::: DATA EXTRACT :::
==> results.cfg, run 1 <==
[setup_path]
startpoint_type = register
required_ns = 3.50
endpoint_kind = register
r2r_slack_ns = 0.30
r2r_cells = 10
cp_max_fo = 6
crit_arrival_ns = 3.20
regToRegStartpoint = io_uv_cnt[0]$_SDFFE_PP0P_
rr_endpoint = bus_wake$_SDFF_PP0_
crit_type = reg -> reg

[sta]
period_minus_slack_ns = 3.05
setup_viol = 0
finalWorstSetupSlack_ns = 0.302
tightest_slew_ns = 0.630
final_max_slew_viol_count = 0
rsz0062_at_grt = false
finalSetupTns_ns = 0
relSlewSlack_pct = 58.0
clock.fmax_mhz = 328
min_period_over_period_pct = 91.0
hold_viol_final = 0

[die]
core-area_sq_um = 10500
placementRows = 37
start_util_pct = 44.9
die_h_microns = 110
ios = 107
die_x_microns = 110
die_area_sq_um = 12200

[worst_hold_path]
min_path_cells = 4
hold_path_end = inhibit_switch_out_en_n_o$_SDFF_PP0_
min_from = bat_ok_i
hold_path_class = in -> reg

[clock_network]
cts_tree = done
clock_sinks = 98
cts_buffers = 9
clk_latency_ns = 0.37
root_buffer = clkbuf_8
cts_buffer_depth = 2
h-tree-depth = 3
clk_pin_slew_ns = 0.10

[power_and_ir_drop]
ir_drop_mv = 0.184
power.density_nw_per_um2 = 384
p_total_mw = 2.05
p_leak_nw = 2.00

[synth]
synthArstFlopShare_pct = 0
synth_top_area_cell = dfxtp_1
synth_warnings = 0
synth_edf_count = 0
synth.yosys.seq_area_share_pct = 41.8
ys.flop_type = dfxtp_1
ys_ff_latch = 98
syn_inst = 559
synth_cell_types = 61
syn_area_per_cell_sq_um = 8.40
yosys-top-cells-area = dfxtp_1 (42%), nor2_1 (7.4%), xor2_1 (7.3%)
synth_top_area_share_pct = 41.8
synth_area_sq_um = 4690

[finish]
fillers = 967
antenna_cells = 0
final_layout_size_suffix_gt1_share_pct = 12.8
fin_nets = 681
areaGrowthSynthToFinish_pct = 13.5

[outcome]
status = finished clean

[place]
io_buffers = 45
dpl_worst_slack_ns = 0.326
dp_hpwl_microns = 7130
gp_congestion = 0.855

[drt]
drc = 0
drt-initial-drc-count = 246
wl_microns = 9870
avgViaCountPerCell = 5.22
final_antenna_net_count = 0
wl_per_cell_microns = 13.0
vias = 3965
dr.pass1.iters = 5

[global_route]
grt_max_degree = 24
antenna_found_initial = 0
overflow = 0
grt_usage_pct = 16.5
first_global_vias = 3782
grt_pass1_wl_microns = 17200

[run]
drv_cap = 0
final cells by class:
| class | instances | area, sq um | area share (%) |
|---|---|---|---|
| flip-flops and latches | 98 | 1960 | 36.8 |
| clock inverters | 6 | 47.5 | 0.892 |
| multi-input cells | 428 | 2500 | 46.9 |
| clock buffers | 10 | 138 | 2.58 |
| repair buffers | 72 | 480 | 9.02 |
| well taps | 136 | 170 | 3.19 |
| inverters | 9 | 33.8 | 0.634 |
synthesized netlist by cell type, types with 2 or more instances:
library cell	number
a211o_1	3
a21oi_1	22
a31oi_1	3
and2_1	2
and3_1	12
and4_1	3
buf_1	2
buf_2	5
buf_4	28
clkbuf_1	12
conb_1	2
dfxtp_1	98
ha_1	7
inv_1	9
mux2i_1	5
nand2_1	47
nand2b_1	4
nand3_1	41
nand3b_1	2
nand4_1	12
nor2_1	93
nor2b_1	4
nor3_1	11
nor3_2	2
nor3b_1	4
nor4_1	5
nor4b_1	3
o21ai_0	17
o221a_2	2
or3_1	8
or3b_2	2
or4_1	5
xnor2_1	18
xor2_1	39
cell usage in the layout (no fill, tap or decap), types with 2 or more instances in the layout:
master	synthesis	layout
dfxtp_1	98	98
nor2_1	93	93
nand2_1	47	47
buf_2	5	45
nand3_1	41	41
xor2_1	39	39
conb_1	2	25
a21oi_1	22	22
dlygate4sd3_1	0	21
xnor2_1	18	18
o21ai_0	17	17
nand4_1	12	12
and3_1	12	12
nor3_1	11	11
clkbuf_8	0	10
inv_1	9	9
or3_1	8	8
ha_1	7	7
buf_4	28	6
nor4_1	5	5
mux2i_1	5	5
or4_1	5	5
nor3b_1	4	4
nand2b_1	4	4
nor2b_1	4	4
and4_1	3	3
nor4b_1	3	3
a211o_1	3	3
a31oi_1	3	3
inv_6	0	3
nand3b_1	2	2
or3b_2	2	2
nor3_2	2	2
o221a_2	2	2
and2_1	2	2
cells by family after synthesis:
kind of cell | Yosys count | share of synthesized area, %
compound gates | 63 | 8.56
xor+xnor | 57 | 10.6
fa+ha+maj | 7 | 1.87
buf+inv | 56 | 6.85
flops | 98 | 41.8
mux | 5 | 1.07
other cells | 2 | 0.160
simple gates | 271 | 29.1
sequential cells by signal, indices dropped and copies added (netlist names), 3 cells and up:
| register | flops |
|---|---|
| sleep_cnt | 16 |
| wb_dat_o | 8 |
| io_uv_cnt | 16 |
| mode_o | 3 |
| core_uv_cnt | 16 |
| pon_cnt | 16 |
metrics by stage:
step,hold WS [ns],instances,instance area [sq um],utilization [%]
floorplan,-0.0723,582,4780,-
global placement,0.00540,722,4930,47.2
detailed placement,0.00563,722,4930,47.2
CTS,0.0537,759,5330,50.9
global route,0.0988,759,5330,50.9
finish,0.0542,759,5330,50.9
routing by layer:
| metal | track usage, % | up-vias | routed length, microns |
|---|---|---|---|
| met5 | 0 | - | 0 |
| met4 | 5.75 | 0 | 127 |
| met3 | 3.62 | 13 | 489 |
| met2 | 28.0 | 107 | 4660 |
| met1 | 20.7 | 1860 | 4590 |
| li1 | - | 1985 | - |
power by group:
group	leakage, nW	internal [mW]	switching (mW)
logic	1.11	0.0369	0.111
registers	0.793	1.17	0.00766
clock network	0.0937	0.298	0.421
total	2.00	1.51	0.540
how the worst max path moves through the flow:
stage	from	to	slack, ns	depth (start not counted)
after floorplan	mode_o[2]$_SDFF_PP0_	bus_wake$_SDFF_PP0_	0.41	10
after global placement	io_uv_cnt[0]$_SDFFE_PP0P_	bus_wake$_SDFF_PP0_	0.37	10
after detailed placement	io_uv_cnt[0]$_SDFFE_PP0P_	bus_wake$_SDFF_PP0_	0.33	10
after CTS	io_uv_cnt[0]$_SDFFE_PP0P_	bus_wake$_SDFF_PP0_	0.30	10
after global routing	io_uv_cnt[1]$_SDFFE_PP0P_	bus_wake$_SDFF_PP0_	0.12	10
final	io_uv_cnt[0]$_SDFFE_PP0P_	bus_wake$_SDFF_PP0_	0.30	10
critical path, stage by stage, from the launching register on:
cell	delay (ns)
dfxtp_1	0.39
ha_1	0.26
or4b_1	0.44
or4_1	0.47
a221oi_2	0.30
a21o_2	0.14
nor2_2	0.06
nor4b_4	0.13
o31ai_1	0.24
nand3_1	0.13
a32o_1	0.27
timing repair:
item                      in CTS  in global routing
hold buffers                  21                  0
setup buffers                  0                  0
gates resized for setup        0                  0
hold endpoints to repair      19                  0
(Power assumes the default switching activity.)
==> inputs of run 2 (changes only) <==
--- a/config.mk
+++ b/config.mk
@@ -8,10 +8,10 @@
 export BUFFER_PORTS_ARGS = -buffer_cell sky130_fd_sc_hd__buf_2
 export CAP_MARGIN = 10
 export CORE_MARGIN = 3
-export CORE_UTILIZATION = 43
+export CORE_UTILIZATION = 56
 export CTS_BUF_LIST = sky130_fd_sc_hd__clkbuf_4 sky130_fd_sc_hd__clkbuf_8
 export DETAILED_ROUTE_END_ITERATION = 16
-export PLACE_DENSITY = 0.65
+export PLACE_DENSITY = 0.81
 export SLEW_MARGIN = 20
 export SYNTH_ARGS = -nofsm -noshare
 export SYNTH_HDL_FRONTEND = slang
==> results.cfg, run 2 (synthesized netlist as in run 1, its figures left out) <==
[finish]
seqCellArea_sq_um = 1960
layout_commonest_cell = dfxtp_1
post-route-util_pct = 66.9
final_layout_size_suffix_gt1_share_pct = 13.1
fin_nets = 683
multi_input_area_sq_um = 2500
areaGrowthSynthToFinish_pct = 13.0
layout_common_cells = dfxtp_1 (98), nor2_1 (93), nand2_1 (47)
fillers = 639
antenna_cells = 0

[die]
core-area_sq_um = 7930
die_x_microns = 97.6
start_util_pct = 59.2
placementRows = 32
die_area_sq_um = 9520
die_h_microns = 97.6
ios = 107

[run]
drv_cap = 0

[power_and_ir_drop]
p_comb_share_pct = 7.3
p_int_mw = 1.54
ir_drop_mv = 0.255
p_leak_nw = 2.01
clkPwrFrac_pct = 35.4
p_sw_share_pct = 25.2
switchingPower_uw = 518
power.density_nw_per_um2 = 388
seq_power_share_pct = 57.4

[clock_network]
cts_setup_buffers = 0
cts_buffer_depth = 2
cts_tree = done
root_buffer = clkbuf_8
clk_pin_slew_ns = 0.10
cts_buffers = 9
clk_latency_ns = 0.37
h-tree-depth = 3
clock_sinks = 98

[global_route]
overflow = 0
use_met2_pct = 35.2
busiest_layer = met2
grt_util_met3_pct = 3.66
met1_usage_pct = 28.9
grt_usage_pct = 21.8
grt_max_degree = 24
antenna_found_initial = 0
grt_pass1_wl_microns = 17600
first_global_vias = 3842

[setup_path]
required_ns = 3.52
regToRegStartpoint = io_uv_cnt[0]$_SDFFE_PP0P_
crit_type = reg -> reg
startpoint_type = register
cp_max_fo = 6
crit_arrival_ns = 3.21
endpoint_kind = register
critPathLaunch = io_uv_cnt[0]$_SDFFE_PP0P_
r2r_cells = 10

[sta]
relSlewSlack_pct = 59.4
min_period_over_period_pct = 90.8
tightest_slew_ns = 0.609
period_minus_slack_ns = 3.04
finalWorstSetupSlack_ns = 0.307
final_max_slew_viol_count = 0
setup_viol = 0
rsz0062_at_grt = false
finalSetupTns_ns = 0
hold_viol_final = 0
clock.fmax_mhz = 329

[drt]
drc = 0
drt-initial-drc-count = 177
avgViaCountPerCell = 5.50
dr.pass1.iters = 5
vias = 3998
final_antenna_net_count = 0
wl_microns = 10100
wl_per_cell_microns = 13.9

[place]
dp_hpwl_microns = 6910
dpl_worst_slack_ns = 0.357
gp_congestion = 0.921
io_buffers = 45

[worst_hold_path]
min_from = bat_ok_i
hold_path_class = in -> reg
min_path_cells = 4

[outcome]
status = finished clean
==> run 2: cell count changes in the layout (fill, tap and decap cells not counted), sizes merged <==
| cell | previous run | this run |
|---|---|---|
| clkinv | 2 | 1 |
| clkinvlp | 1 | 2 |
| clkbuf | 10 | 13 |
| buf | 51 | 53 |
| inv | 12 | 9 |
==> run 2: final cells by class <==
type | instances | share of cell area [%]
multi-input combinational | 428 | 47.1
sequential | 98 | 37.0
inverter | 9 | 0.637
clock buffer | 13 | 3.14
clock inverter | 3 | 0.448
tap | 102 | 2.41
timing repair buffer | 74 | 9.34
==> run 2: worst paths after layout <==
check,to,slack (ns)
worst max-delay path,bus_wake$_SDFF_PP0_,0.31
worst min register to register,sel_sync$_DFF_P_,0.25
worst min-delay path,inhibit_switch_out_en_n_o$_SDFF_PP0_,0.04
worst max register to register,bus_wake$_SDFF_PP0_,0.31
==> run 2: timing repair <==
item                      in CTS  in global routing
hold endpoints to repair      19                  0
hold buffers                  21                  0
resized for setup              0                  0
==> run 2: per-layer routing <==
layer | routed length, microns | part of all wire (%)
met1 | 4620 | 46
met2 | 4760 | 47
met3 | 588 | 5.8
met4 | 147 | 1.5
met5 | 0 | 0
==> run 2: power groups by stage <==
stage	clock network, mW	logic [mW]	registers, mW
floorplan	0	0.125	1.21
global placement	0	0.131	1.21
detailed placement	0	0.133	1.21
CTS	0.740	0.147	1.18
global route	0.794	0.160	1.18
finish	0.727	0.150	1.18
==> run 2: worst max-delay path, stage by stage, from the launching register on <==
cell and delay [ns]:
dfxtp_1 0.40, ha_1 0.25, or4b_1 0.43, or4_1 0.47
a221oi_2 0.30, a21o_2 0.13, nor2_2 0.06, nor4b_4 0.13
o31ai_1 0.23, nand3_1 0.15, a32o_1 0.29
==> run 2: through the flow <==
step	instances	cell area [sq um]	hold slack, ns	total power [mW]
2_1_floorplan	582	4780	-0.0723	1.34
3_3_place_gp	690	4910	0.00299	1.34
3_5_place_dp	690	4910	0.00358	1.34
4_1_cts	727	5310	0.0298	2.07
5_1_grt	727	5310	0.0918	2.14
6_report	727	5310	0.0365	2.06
:::
= WORK REQUEST =
Extract from the listing above the lines between the line containing "ys.flop_type = dfxtp_1" and the line containing "areaGrowthSynthToFinish_pct = 13.5", keeping both of those lines. Output nothing else.

= EXPECTED ANSWER =
ys.flop_type = dfxtp_1
ys_ff_latch = 98
syn_inst = 559
synth_cell_types = 61
syn_area_per_cell_sq_um = 8.40
yosys-top-cells-area = dfxtp_1 (42%), nor2_1 (7.4%), xor2_1 (7.3%)
synth_top_area_share_pct = 41.8
synth_area_sq_um = 4690

[finish]
fillers = 967
antenna_cells = 0
final_layout_size_suffix_gt1_share_pct = 12.8
fin_nets = 681
areaGrowthSynthToFinish_pct = 13.5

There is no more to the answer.